**Task to complete**
Using the entries that follow, write out the line containing "grt_max_degree: 48", the line containing "cts_buffers: 17", and every line between them, exactly and nothing else.

Saved data entries:
------------------------------

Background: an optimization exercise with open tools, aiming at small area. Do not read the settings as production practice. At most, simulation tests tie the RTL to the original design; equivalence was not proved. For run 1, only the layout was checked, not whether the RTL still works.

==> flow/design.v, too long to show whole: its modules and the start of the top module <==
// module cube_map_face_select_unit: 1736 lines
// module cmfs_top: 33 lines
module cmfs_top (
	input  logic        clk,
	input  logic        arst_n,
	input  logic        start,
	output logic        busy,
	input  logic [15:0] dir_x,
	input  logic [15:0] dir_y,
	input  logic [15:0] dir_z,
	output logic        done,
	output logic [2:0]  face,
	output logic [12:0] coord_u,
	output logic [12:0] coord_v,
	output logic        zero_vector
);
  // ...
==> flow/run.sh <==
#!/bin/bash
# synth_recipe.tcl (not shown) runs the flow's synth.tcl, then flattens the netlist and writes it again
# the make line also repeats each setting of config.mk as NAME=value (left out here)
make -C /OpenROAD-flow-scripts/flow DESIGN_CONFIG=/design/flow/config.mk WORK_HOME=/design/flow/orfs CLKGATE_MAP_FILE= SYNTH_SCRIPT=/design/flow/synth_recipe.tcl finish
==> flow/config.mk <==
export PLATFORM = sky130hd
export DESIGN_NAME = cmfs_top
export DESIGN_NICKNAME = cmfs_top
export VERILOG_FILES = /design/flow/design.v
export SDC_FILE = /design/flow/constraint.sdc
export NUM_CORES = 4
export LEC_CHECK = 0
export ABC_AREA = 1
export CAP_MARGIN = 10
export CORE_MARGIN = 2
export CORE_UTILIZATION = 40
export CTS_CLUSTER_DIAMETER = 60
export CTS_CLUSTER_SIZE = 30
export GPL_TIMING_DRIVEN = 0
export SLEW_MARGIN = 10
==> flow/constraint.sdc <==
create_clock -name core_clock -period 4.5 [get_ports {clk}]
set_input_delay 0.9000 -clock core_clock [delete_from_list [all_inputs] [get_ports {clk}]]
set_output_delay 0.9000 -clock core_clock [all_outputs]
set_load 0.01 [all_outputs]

------------------------------

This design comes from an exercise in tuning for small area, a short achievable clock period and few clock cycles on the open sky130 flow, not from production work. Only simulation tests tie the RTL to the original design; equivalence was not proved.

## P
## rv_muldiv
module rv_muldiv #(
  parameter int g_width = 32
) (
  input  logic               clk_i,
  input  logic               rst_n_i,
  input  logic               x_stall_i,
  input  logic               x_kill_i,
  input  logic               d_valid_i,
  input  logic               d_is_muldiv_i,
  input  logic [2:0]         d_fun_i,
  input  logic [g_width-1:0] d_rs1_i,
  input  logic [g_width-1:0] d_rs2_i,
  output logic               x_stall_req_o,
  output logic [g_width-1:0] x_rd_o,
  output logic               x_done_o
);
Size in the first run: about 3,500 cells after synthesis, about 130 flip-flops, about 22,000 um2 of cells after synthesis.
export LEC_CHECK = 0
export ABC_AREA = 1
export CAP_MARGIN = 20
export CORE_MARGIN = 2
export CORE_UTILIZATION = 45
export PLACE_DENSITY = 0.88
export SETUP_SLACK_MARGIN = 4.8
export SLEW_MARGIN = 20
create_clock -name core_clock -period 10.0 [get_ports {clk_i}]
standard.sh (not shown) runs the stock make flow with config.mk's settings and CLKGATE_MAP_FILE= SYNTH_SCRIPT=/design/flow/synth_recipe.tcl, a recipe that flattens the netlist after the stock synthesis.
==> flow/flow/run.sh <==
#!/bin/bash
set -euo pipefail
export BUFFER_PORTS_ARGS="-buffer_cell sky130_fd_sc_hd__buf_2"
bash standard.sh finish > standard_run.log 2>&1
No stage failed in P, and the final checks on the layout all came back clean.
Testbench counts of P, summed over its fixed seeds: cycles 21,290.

------------------------------

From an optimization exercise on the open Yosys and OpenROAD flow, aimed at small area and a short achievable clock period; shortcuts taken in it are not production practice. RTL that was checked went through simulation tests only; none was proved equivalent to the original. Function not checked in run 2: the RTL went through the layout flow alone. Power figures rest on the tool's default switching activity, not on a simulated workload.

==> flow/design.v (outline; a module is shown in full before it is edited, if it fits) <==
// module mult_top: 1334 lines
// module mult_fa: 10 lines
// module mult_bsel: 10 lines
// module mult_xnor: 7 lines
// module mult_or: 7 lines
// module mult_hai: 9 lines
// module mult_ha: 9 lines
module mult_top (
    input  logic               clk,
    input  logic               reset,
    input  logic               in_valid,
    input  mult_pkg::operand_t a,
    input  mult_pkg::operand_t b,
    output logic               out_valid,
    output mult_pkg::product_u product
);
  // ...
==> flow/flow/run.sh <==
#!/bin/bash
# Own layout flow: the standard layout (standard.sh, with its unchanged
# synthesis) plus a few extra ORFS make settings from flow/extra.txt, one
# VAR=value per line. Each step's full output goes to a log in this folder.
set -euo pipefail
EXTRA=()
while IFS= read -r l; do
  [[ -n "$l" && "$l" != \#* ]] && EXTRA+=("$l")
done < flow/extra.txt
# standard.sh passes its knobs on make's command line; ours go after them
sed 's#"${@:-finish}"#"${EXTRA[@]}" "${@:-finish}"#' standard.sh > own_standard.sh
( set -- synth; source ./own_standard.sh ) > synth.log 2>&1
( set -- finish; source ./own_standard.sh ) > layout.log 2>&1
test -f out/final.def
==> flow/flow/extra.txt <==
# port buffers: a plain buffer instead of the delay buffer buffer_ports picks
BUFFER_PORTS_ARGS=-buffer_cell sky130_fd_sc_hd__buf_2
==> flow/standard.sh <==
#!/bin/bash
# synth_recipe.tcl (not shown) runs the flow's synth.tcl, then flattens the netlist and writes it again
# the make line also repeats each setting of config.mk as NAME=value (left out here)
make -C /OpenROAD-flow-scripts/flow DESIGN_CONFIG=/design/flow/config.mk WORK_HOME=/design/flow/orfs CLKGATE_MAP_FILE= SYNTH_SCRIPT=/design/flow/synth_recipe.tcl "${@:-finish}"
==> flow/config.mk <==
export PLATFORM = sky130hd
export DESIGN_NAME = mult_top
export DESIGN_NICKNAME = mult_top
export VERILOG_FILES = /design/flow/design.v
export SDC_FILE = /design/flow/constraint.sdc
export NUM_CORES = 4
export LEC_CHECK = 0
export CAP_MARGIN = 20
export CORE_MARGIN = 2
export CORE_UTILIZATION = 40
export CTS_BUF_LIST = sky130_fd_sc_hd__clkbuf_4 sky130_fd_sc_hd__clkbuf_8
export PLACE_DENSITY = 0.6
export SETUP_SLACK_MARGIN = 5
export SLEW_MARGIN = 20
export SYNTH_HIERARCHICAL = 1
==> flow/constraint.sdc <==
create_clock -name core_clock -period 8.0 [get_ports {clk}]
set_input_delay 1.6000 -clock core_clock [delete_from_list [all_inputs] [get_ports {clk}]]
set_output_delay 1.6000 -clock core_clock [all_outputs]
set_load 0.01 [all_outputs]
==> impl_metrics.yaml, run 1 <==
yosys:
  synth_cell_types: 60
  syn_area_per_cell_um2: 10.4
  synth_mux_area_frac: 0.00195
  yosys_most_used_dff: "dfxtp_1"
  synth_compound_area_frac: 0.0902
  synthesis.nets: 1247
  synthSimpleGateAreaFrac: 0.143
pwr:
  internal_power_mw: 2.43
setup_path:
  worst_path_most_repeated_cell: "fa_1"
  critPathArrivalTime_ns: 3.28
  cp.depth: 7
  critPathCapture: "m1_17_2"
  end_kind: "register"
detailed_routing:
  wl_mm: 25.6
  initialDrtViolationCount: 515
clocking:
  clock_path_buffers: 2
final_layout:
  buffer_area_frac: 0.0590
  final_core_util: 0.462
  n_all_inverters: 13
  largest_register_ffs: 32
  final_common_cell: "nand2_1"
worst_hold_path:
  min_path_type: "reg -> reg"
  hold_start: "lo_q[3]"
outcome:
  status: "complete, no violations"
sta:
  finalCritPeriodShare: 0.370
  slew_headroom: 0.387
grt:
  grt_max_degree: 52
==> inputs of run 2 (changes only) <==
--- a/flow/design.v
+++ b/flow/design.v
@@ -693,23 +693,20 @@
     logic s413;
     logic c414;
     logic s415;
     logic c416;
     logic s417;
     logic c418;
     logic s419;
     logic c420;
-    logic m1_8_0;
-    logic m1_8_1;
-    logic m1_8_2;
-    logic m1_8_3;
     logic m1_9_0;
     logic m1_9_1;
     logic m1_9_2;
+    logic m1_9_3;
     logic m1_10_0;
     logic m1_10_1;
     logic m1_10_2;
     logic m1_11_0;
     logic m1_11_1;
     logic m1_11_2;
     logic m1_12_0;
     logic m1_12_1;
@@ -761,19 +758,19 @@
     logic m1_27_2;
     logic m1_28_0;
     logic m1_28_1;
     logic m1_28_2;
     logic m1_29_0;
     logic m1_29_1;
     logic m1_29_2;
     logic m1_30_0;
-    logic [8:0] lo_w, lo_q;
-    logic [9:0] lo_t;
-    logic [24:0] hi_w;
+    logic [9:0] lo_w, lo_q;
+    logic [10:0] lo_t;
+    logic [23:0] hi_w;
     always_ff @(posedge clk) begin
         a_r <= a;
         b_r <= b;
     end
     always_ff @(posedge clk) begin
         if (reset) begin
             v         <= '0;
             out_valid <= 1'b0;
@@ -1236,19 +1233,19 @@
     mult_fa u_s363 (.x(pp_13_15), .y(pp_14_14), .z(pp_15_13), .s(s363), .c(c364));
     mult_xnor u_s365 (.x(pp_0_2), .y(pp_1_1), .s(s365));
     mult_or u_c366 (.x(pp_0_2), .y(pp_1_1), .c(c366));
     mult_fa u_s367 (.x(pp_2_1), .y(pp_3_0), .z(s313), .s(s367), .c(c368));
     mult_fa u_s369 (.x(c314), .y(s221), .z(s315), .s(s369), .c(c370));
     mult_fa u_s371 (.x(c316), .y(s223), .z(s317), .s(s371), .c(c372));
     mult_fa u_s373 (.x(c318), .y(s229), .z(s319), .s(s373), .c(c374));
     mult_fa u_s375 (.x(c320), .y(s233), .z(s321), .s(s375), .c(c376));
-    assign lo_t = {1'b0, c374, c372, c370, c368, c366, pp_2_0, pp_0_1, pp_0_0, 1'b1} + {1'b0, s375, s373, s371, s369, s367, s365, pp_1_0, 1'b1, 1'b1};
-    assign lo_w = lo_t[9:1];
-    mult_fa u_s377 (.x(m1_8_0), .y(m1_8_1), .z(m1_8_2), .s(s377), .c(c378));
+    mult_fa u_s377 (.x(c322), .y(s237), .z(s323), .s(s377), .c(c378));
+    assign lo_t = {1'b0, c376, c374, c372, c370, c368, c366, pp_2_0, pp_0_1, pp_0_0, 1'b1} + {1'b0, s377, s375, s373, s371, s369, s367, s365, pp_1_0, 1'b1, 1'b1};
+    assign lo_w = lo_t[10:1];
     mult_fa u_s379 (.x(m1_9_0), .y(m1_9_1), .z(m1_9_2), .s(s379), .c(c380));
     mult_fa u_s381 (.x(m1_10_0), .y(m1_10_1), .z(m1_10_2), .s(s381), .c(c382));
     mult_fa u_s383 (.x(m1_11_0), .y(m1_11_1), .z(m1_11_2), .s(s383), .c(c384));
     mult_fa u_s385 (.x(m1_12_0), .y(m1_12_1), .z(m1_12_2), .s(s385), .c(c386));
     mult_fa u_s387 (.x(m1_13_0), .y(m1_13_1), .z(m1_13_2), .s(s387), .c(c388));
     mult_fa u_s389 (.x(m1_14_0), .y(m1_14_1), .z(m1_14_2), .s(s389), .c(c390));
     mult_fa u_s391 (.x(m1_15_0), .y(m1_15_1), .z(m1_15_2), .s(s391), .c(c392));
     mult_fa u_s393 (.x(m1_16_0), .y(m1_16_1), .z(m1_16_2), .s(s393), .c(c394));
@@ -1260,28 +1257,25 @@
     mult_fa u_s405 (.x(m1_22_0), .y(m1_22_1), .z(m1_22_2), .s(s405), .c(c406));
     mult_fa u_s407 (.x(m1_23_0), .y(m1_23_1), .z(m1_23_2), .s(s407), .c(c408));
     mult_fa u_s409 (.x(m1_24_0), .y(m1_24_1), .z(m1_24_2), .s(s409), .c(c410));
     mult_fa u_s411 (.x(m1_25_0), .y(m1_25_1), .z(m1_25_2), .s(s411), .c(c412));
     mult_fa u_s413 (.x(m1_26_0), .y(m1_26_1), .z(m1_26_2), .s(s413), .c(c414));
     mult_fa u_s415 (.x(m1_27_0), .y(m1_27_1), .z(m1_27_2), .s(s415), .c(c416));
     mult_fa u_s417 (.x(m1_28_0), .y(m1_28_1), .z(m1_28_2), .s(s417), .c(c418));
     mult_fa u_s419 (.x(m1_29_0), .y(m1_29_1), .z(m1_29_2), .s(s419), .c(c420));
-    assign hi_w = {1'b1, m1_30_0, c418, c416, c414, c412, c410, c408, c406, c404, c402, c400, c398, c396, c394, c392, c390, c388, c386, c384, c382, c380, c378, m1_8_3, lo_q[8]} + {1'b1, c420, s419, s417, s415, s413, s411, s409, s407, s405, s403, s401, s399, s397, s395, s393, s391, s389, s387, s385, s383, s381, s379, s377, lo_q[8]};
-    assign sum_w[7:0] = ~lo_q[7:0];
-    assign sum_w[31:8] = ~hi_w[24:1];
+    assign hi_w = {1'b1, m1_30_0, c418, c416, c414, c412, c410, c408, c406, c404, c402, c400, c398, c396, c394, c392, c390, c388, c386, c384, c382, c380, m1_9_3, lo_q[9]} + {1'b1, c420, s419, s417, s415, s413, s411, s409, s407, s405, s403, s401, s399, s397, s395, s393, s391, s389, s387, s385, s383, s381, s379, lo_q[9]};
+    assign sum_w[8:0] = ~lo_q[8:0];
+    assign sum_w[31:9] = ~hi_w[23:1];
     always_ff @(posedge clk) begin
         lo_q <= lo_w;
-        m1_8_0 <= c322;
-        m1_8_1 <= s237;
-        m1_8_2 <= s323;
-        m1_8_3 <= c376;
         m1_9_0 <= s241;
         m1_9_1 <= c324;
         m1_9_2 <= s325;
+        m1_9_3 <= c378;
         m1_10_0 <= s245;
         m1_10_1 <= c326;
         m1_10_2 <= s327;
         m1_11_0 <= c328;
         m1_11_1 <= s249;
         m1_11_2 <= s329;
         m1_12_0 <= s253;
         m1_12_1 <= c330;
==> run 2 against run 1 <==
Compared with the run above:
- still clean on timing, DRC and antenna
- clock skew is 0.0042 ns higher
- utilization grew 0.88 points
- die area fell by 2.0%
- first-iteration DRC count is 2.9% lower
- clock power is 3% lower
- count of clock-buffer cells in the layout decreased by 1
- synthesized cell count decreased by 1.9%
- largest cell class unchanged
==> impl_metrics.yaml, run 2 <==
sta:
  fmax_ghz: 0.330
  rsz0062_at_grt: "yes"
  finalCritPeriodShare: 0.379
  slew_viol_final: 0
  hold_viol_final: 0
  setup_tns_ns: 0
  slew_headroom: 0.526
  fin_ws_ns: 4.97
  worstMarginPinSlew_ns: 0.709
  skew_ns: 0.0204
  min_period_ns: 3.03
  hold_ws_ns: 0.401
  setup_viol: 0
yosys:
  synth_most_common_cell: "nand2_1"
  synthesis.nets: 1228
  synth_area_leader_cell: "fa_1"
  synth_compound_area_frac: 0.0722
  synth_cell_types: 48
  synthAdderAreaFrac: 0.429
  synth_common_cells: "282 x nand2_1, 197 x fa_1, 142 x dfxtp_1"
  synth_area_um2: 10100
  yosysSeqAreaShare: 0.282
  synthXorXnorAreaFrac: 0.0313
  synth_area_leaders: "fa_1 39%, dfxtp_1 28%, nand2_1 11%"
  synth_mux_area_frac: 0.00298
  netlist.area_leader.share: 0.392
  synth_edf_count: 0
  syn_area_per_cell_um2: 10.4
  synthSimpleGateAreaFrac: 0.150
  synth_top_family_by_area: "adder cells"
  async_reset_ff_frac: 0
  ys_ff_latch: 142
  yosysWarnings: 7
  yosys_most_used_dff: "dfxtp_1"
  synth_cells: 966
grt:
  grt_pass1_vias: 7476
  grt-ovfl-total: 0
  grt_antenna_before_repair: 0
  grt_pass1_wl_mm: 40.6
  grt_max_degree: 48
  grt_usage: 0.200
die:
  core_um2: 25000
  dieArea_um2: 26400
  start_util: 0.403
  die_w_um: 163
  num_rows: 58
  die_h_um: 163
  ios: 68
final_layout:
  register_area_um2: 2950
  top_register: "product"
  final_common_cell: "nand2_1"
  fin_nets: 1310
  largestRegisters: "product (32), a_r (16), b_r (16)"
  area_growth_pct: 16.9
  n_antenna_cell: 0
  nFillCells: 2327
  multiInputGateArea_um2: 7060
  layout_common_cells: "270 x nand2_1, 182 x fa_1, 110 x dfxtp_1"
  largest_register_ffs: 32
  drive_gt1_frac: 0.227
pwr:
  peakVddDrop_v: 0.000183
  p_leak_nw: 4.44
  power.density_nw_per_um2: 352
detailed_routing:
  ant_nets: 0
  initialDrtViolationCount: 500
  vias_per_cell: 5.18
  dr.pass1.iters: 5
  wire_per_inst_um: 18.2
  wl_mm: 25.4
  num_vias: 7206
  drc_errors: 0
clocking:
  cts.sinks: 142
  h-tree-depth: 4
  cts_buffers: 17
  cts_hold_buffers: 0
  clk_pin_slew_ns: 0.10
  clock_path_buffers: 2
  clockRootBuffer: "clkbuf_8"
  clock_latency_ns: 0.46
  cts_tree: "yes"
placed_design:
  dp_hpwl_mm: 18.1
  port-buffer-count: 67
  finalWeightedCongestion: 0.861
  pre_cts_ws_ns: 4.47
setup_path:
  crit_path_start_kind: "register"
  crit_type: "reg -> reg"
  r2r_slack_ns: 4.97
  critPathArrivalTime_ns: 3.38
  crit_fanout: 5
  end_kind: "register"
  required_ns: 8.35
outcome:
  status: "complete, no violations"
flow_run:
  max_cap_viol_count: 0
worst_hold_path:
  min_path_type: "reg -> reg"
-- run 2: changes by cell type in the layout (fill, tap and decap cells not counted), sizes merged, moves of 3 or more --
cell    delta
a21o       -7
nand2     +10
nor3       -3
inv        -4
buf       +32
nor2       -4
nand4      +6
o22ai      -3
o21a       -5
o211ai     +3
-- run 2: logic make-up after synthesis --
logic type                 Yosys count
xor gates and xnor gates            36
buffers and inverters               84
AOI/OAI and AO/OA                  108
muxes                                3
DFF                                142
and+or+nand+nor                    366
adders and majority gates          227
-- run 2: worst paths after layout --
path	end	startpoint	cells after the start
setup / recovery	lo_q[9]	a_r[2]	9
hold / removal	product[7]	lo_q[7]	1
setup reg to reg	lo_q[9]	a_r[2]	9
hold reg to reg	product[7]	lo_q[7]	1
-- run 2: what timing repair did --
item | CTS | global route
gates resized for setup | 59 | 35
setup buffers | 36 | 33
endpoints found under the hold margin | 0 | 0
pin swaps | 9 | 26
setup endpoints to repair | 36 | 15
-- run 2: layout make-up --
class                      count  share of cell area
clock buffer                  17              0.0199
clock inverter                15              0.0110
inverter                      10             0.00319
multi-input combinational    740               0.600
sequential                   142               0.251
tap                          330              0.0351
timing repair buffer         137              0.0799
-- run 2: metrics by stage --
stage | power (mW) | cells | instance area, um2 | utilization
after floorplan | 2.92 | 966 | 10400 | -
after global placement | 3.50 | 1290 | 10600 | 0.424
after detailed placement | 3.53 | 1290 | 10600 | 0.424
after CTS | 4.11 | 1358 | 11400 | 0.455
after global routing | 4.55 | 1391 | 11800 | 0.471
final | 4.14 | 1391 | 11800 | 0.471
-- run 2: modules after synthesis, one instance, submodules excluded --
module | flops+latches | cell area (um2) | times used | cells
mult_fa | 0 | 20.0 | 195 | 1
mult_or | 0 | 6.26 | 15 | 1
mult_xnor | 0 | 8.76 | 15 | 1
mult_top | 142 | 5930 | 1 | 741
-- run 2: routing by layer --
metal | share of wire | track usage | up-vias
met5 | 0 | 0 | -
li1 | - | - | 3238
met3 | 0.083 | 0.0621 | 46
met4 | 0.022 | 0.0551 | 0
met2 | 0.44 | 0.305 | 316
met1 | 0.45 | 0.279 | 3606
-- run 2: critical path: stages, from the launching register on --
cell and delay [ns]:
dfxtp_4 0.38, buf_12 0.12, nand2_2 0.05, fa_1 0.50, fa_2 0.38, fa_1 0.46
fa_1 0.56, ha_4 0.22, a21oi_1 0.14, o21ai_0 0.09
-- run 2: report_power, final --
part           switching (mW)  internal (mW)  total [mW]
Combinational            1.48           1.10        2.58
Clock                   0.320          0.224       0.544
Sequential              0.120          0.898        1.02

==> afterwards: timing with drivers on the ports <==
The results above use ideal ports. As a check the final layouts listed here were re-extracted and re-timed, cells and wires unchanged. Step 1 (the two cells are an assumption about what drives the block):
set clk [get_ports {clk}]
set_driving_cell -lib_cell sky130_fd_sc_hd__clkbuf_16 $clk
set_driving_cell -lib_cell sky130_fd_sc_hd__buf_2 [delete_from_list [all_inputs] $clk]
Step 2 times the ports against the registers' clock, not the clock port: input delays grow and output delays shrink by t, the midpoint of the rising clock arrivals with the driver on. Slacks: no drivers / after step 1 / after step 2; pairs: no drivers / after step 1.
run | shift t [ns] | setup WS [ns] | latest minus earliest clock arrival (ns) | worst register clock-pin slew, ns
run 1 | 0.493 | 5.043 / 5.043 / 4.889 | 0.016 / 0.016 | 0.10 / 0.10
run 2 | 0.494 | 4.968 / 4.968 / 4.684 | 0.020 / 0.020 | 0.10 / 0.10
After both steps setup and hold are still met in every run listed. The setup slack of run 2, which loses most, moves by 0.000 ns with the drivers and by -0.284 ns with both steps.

------------------------------

**Your solution**
  grt_max_degree: 48
  grt_usage: 0.200
die:
  core_um2: 25000
  dieArea_um2: 26400
  start_util: 0.403
  die_w_um: 163
  num_rows: 58
  die_h_um: 163
  ios: 68
final_layout:
  register_area_um2: 2950
  top_register: "product"
  final_common_cell: "nand2_1"
  fin_nets: 1310
  largestRegisters: "product (32), a_r (16), b_r (16)"
  area_growth_pct: 16.9
  n_antenna_cell: 0
  nFillCells: 2327
  multiInputGateArea_um2: 7060
  layout_common_cells: "270 x nand2_1, 182 x fa_1, 110 x dfxtp_1"
  largest_register_ffs: 32
  drive_gt1_frac: 0.227
pwr:
  peakVddDrop_v: 0.000183
  p_leak_nw: 4.44
  power.density_nw_per_um2: 352
detailed_routing:
  ant_nets: 0
  initialDrtViolationCount: 500
  vias_per_cell: 5.18
  dr.pass1.iters: 5
  wire_per_inst_um: 18.2
  wl_mm: 25.4
  num_vias: 7206
  drc_errors: 0
clocking:
  cts.sinks: 142
  h-tree-depth: 4
  cts_buffers: 17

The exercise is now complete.